Maine lawmakers voted to extend the life of a tax credit that supports the creation of new housing and preserves existing affordable units.
Last week, Gov. Janet Mills approved the bill, sponsored by Rep. Ambureen Rana, D-Bangor, which pushes the end date of the Maine Affordable Housing Income Tax Credit to Dec. 31, 2036. It was initially slated to sunset at the end of 2028.
The state tax credit supports the construction of new housing and preserves existing affordable housing in partnership with the Federal Low Income Housing Tax Credit. Since it was enacted in 2020, the program helped preserve 108 existing units of affordable housing across the state, with an additional 824 units either built or in the pipeline for construction.
“With support from my Administration and the Legislature, this credit has already helped deliver hundreds of affordable homes for Maine people,” Mills wrote in a statement Tuesday. “We have more work to do, but by extending it today, we are one step closer to ensuring every Maine person can find a safe, affordable place to call home.”
Most recently, Washburn used the credit last week to buy the Salmon Brook Meadows development, preserving 20 units of affordable housing for older adults in Aroostook County.
Extending the life of a program with a proven record of success comes at a time when Maine has a glaring need for more housing at all levels. A state housing study found Maine needs at least 76,400 new units by 2030 to make up for historic underproduction and meet future need.
“Extending the Affordable Housing Tax Credit will allow us to continue building more units that are desperately needed right now, particularly for working families, seniors and rural communities,” Rana said in a statement released Tuesday.
Aside from supporting new units, the tax credit has been a key funding source for groups looking to buy and preserve existing affordable developments when their initial owners want to sell.
This is often the case with developments created through the U.S. Department of Agriculture’s Section 515 Program, which was established in 1963. The program gave 1% interest mortgage loans to owners looking to create rural affordable housing, and typically included subsidies for low-income renters.
At its height in the late 1970s, the USDA financed the development of 35,000 such apartments a year nationwide.
More than 7,000 apartments in Maine are still part of the USDA’s Section 515 Program, but they’re at risk of becoming unaffordable as the mortgages mature and their original owners sell the buildings and retire.

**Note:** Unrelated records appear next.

--- src/rtl/jtag_rx_fifo.sv ---
// jtag_rx_fifo: synchronous first-word-fall-through FIFO.
//   clk, rst_n - clock, synchronous active-low reset
//   push, din  - write request and data (ignored when full without a pop)
//   pop        - read request, advances the head
//   dout       - head entry, valid whenever count != 0
//   count      - occupancy 0..2^L
//   full       - count == 2^L
module jtag_rx_fifo
    import jtag_uart_pkg::*;
#(
    parameter int W = BYTE_W + 1,
    parameter int L = 3
) (
    input  logic         clk,
    input  logic         rst_n,
    input  logic         push,
    input  logic         pop,
    input  logic [W-1:0] din,
    output logic [W-1:0] dout,
    output logic [L:0]   count,
    output logic         full
);
    localparam int DEPTH = 1 << L;
    localparam int CW = L + 1;
    logic [W-1:0] mem [DEPTH];
    logic [L-1:0] wp, rp;
    logic         wr, rd;
    assign full = count == CW'(DEPTH);
    // A pop frees the head slot in the same cycle, so a full FIFO still takes a push.
    assign wr = push & (~full | pop);
    assign rd = pop & (count != '0);
    assign dout = mem[rp];
    always_ff @(posedge clk) begin
        if (wr) mem[wp] <= din;
    end
    always_ff @(posedge clk) begin
        if (!rst_n) begin
            wp <= '0;
            rp <= '0;
            count <= '0;
        end else begin
            wp <= wp + L'(wr);
            rp <= rp + L'(rd);
            count <= count + CW'(wr) - CW'(rd);
        end
    end
endmodule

That includes Main View Apartments in Orono, a 24-unit affordable housing building for older adults and people with disabilities that the Old Town Housing Authority bought and upgraded with help from the Genesis Community Loan Fund and the Maine Affordable Housing Income Tax Credit. This kept rents low for residents, all of whom use rental subsidies.
The town of Washburn also created a nonprofit, the Washburn Housing Development Corporation, to buy the 20-unit Salmon Brook Meadows property using the tax credit and help from the Genesis Community Loan Fund. The new owners also plan to make repairs and upgrades to the development to ensure it remains safe and accessible.
In the years to come, more local groups will need to repeat this process, using the tax credit, with hundreds more housing developments in Maine that are still part of the USDA’s 515 Program.
“Extending the tax credit means this practical, effective solution will continue to keep residents in their homes and ensure their stability in communities across Maine,” said Liza Fleming-Ives, executive director of the Genesis Community Loan Fund.